Report only the number of lines in this material that include the string "constraint".

EXTRACTED MATERIAL:
+++

===== config.mk =====
export PLATFORM = sky130hd
export DESIGN_NAME = key_event_fifo
export DESIGN_NICKNAME = d
export VERILOG_FILES = /design/src/rtl/key_event_fifo_pkg.sv /design/src/rtl/key_event_fifo_encoder.sv /design/src/rtl/key_event_fifo.sv
export SDC_FILE = /design/constraint.sdc
export NUM_CORES = 1
export LEC_CHECK = 0
export BUFFER_PORTS_ARGS = -buffer_cell sky130_fd_sc_hd__buf_2
export CAP_MARGIN = 20
export CORE_MARGIN = 1.5
export CORE_UTILIZATION = 40
export DETAILED_ROUTE_END_ITERATION = 10
export HOLD_SLACK_MARGIN = 0.05
export MAX_ROUTING_LAYER = met4
export PLACE_DENSITY = 0.69
export SETUP_SLACK_MARGIN = 0.2
export SLEW_MARGIN = 0
export SYNTH_ARGS = -nofsm -noshare
export SYNTH_HDL_FRONTEND = slang
export SYNTH_SLANG_ARGS = --single-unit

===== constraint.sdc =====
create_clock -name clk -period 2.6 [get_ports clk]
set_input_delay 0.13 -clock clk [delete_from_list [all_inputs] [get_ports clk]]
set_output_delay 0.13 -clock clk [all_outputs]
set_load 0.02 [all_outputs]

+++

ANSWER SPACE: 2